Export Development Canada (EDC) was assigned to manage the Canada Emergency Business Account (CEBA) program in 2020. The program offered interest-free loans of up to $60,000 to small businesses and not-for-profits. The work was given to contractor Accenture PLC, an Irish multinational consulting firm, without open bidding, a move that cabinet and EDC did not disclose.

“We have already begun looking into the program,” Auditor General Karen Hogan told the House of Commons Public Accounts Committee, according to Blacklock’s Reporter in an article published March 4.

Ms. Hogan intends to make the results public by November, she said, adding: “There may be delays because we need the information and the financial data. It is already underway.”

Accenture’s fees totalled $208,087,622, according to figures disclosed in a document tabled last April in the House of Commons.
EDC President and CEO Mairead Lavery told the Public Accounts Committee on Feb. 29 that there were 31 contracts covering activities that “Accenture performed over the period for when the [CEBA] program was launched.”

No other contractors were invited to bid, Ms. Lavery said.

According to the Office of the Auditor General of Canada, it is currently in the “planning phase” of its investigation into EDC.

“Our planned audits page will be updated once information is confirmed,” spokesperson Natasha Leduc told The Epoch Times.

EDC confirmed in early January that one-third of the workers involved in the CEBA contract, 46 individuals, were based in Brazil.
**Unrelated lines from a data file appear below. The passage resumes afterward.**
Source: an optimization exercise on an open RTL-to-GDS flow (aim: small area, a short achievable clock period and few clock cycles per item). Production flows keep margins and buffers that such runs may drop. The RTL was checked by simulation tests, not by an equivalence proof against the original design.

## flow/design.v (module list and top-level ports; edited modules follow where they fit)
// module traj_eval: 1174 lines
// module traj_fa: 10 lines
module traj_eval (
    input             clk,
    input             rst,
    input             in_valid,
    output            in_ready,
    input      [63:0] t,
    input      [63:0] s,
    input      [31:0] dur,
    input      [31:0] p0,
    input      [31:0] c1,
    input      [31:0] c2,
    input      [31:0] c3,
    output reg        out_valid,
    output     [31:0] p_cmd
);
  // ...
==> flow/run.sh <==
#!/bin/bash
# synth_recipe.tcl (not shown) runs the flow's synth.tcl, then flattens the netlist and writes it again
# the make line also repeats each setting of config.mk as NAME=value (left out here)
make -C /OpenROAD-flow-scripts/flow DESIGN_CONFIG=/design/flow/config.mk WORK_HOME=/design/flow/orfs CLKGATE_MAP_FILE= SYNTH_SCRIPT=/design/flow/synth_recipe.tcl finish
==> flow/config.mk <==
export PLATFORM = sky130hd
export DESIGN_NAME = traj_eval
export DESIGN_NICKNAME = traj_eval
export VERILOG_FILES = /design/flow/design.v
export SDC_FILE = /design/flow/constraint.sdc
export NUM_CORES = 4
export LEC_CHECK = 0
export CAP_MARGIN = 20
export CORE_MARGIN = 2
export CORE_UTILIZATION = 40
export SLEW_MARGIN = 20
export SYNTH_HIERARCHICAL = 1
==> flow/constraint.sdc <==
create_clock -name core_clock -period 14.0 [get_ports {clk}]
set_input_delay 2.8000 -clock core_clock [delete_from_list [all_inputs] [get_ports {clk}]]
set_output_delay 2.8000 -clock core_clock [all_outputs]
set_load 0.01 [all_outputs]
==> metrics.yaml, run 1 <==
cells_and_area:
  layout_common_cells: "437 x nand2_1, 379 x fa_1, 324 x clkdlybuf4s50_1"
  clock_buffers: 72
  fillers: 7571
  register_area_sq_um: 11300
  buffer_area_share_pct: 8.84
worst_hold_path:
  holdPathStages: 0
  hp-start: "c_step[1]"
sta:
  worst_slack_ps: 7350
  finalSetupViolCount: 0
grt:
  busiest_layer: "met2"
  track_usage_pct: 20.2
drt:
  vias: 22600
  wl_per_cell_um: 19.0
  wl_met3_mm: 4.44
  wl_met1_mm: 35.5
placement:
  dpl.cell_count: 4368
  place_congestion: 0.848
  dpl_cell_area_sq_um: 37200
logic_synthesis:
  yosysMostFrequentCell: "nand2_1"
  synth-simple-area-share_pct: 12.0
  synth_common_cells: "438 x nand2_1, 379 x fa_1, 287 x dfxtp_1, 279 x inv_1, 252 x ha_1"
  postSynthAreaPerCell_sq_um: 10.7
worst_setup_path:
  crit_family: "compound AO/OA/AOI/OAI gates"
floorplanning:
  core_area_sq_um: 81700
cts:
  cts_root_buf: "clkbuf_16"
run_status:
  status: "finished clean"
Testbench counts, summed over its fixed seeds: cycles 54,544, items 3,200.
==> inputs of run 2 (changes only) <==
--- a/flow/design.v
+++ b/flow/design.v
@@ -11,22 +11,21 @@
     input      [31:0] c2,
     input      [31:0] c3,
     output reg        out_valid,
     output     [31:0] p_cmd
 );
     reg         ready_r;
     assign in_ready = ready_r;
     wire        accept = in_valid & ready_r;
-    localparam [2:0] F_IDLE = 3'd0,
-                     F_C1   = 3'd1,
-                     F_C2   = 3'd2,
-                     F_DIV  = 3'd3,
-                     F_DONE = 3'd4;
-    reg  [2:0]  fst;
+    localparam [1:0] F_IDLE = 2'd0,
+                     F_C1   = 2'd1,
+                     F_DIV  = 2'd2,
+                     F_DONE = 2'd3;
+    reg  [1:0]  fst;
     reg  [3:0]  dcnt;
     reg  [31:0] dlo;
     reg  [3:0]  glo;
     reg  [3:0]  phi;
     reg  [2:0]  ghi;
     reg  [3:0]  z1p;
     reg         m0, m1;
     reg  [31:0] dur_r;
@@ -69,73 +68,74 @@
     end
     wire        b5 = ghi[0] | (phi[0] & bch[4]);
     wire        b6 = ghi[1] | (phi[1] & b5);
     wire        b7 = ghi[2] | (phi[2] & b6);
     wire        early_c = b7 ? m1 : m0;
     wire        hz_c    = bch[4] ? (&z1p) : (&phi);
     reg         early_r;    
     reg         hz_r;       
-    reg  [32:0] r;          
-    reg  [23:0] q;          
-    wire [33:0] dx    = {2'b00, dur_r};
-    wire [33:0] r2x   = {r, 1'b0};
-    wire [33:0] s1    = r2x + (r[32] ? dx : ~dx) + {33'd0, ~r[32]};
-    wire [33:0] r1x   = {s1[32:0], 1'b0};
-    wire [33:0] s2    = r1x + (s1[32] ? dx : ~dx) + {33'd0, ~s1[32]};
-    wire        ge    = (r[31:0] >= dur_r);
-    wire        dz    = (dur_r == 32'd0);
+    reg  [33:0] r;          
+    reg  [25:0] q;          
+    reg  [34:0] d3;         
+    wire [35:0] dd    = {3'b000, dur_r, 1'b0};
+    wire [35:0] dd3   = {1'b0, d3};
+    wire        n0    = r[33];
+    wire [35:0] r2    = {r[33], r, 1'b0};
+    wire [35:0] r4    = {r, 2'b00};
+    wire [35:0] sa    = r2 + (n0 ? dd  : ~dd)  + {35'd0, ~n0};     
+    wire [35:0] sx    = r4 + (n0 ? dd  : ~dd3) + {35'd0, ~n0};     
+    wire [35:0] sy    = r4 + (n0 ? dd3 : ~dd)  + {35'd0, ~n0};     
+    wire        n1    = sa[35];
+    wire [35:0] sb    = n1 ? sy : sx;
+    wire [34:0] d3n = {1'b0, dur_r, 2'b00} + {2'b00, dur_r, 1'b0};
+    wire        dz     = (dur_r == 32'd0);
     wire        force0 = dz | early_r;
-    wire        force1 = ~hz_r | ge;
-    wire        f_last = (fst == F_DIV) && (dcnt == 4'd11);
-    wire        f_done_soon = (fst == F_DONE) | ((fst == F_C2) & (force0 | force1)) | f_last;
+    wire        force1 = ~hz_r | q[25];
+    wire [23:0] u_fin  = force0 ? 24'd0 : force1 ? 24'hFFFFFF : q[24:1];
+    wire        f_last = (fst == F_DIV) && (dcnt == 4'd12);
+    wire        f_done_soon = (fst == F_DONE) | f_last;
     always @(posedge clk) begin
         if (rst || !in_valid) begin
             fst <= F_IDLE;
         end else begin
             case (fst)
                 F_IDLE: fst <= F_C1;
-                F_C1:   fst <= F_C2;
-                F_C2:   fst <= (force0 | force1) ? F_DONE : F_DIV;
-                F_DIV:  if (dcnt == 4'd11) fst <= F_DONE;
+                F_C1:   fst <= F_DIV;
+                F_DIV:  if (dcnt == 4'd12) fst <= F_DONE;
                 F_DONE: if (accept) fst <= F_IDLE;
                 default: fst <= F_IDLE;
             endcase
         end
     end
     always @(posedge clk) begin
+        d3 <= d3n;
         case (fst)
             F_C1: begin
-                r       <= {1'b0, dlow};
+                r       <= {2'b00, dlow};
                 early_r <= early_c;
                 hz_r    <= hz_c;
-            end
-            F_C2: begin
-                dcnt <= 4'd0;
-                if (force0)
-                    q <= 24'd0;
-                else if (force1)
-                    q <= 24'hFFFFFF;
+                dcnt    <= 4'd0;
             end
             F_DIV: begin
-                r    <= s2[32:0];
-                q    <= {q[21:0], ~s1[32], ~s2[32]};
+                r    <= sb[33:0];
+                q    <= {q[23:0], ~n1, ~sb[35]};
                 dcnt <= dcnt + 4'd1;
             end
             default: ;
         endcase
     end
     reg         busy;
     reg  [4:0]  bcnt;           
     reg  [23:0] bu;
     reg  [31:0] k2, k1, k0;     
     reg         ld;             
     always @(posedge clk) begin
         if (ld) begin
-            bu <= q;
+            bu <= u_fin;
             k2 <= c2;
             k1 <= c1;
             k0 <= p0;
         end
     end
     wire        busy_next = rst ? 1'b0 :
                             accept ? 1'b1 :
                             (busy & (bcnt != 5'd16));
==> metrics.yaml, run 2 <==
cells_and_area:
  fin_nets: 4662
  reg_top3: "d3 x34, r x34"
  final_common_cell: "nand2_1"
  layout_common_cells: "449 x nand2_1, 378 x fa_1, 324 x clkdlybuf4s50_1"
  drive_gt1_share_pct: 6.22
  n_antenna_cell: 0
  area_growth_pct: 17.6
logic_synthesis:
  synth_adder_area_share_pct: 31.9
  syn_inst: 3420
  synth-simple-area-share_pct: 12.1  # +0.097 points
  synth_common_cells: "449 x nand2_1, 378 x fa_1, 320 x dfxtp_1, 310 x ha_1, 276 x inv_1"
  yosys_warnings: 7
  synthMuxAreaShare_pct: 2.34
  postSynthAreaPerCell_sq_um: 10.5  # -1.6%
  syn-cell-area_sq_um: 35900
  async_flop_share_pct: 0
  yosysTopAreaCell: "fa_1"
  synth_top_area_share_pct: 21.1
  synth_top_family_by_area: "adder cells"
  synth-seq-cells: 507
  yosysMostFrequentCell: "nand2_1"
  yosysUniqueCellTypes: 86
  synthTopCellsByArea: "fa_1 21%, dfxtp_1 18%, edfxtp_1 16%"
  yosysSeqAreaShare_pct: 33.5
  synth-xor-area-share_pct: 4.95
  synth_compound_gate_area_share_pct: 10.5
  synth-edff-count: 187
  synth_ff_type: "dfxtp_1"
sta:
  slew_headroom_pct: 28.9
  maxSlewViolCount: 0
  fin_tns_setup_ps: 0
  hold_viol_final: 0
  fin_crit_sh_pct: 35.5
  grt_setup_unrepaired: "no"
  min_period_ps: 4970
  clock_skew_ps: 54.1
  max_freq_mhz: 201
  finalSetupViolCount: 0  # unchanged
  worstMarginPinSlew_ps: 1070
flow_run:
  drv_cap: 0
placement:
  place_congestion: 0.851  # +0.41%
  port-buffer-count: 324
  dpl.hpwl_mm: 71.9
cts:
  clkTransAtPathRegs_ps: 70
  htree_levels: 2
  cts_sinks: 507
  cts_setup_buffers: 0
  tritoncts: "done"
  cts_root_buf: "clkbuf_16"
  cts_buffer_depth: 3
  clk_latency_ps: 660
  cts_made_buffers: 57
  ctsResizeCount: 0
  cts_hold_buf: 0
worst_setup_path:
  worstSetupStartpointType: "register"
  path_class: "reg -> reg"
  rr_worst_depth: 10
  path_max_fanout: 24
  crit_path_end_kind: "register"
  worst_ep_arrival_time_ps: 5490
  required_ps: 14520
drt:
  wl_per_cell_um: 19.4  # +1.7%
  first_pass_iters: 7
  drtIter0Drc: 1607
  ant_nets: 0
  wl_mm: 94.8
  vias: 25400  # +12%
  vias_per_cell: 5.18
  drc: 0
grt:
  grt_overflow: 0
  antenna_found_initial: 0
  track_usage_pct: 20.6  # +0.40 points
  grt_pass1_vias: 26200
  grt_pass1_wl_mm: 147
  grt_max_degree: 77
floorplanning:
  start_util_pct: 40.5
  core_area_sq_um: 88600  # +8.5%
  die-area_sq_um: 92100
  rows: 109
  num_io_pins: 325
  die_w_um: 304
  die_h_um: 304
run_status:
  status: "finished clean"
worst_hold_path:
  holdPathStages: 0  # unchanged
  hold_path.class: "reg -> reg"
An EDC spokesperson told The Epoch Times that the Brazilian team works for Accenture subsidiary One Financial and is involved in the “configuration of the supporting loan accounting system.”

Sole-Source Contracts

Conservative MP Arnold Viersen asked Ms. Lavery during her testimony before the Public Accounts Committee if the contract was sole-sourced to Accenture. Ms. Lavery said it was, as were all 31 contracts with the company.

Mr. Viersen asked if it was normal for all contracts to be sole-sourced.

“There were different components to the contract which I guess no one anticipated at the start,” Ms. Lavery replied. EDC already had an arrangement with Accenture on other matters before it began work on CEBA, she added.

“That meant we were able to avoid what would be a six- to eight-month RFP [request for proposal] procurement cycle to actually get the funding in the hands of companies,” she said.

Ms. Lavery testified that the $208 million included Accenture’s running a call centre that received up to 10,000 calls a day.

Bloc Québécois MP Nathalie Sinclair-Desgagné challenged the claim, saying she found it “hard to believe” there were 10,000 calls a day and asking how many employees were at the call centre. Ms. Lavery said there were as many as 150.

Ms. Sinclair-Desgagné said the $208 million cost was “hard to understand.”

“I really find it hard to understand how a government can set up a program during the pandemic, delegate it to an agency that then delegates it to a contractor,” she said. “I don’t know why this company had to spend tens of millions of dollars to set up a call centre and a website. It really is astonishing.”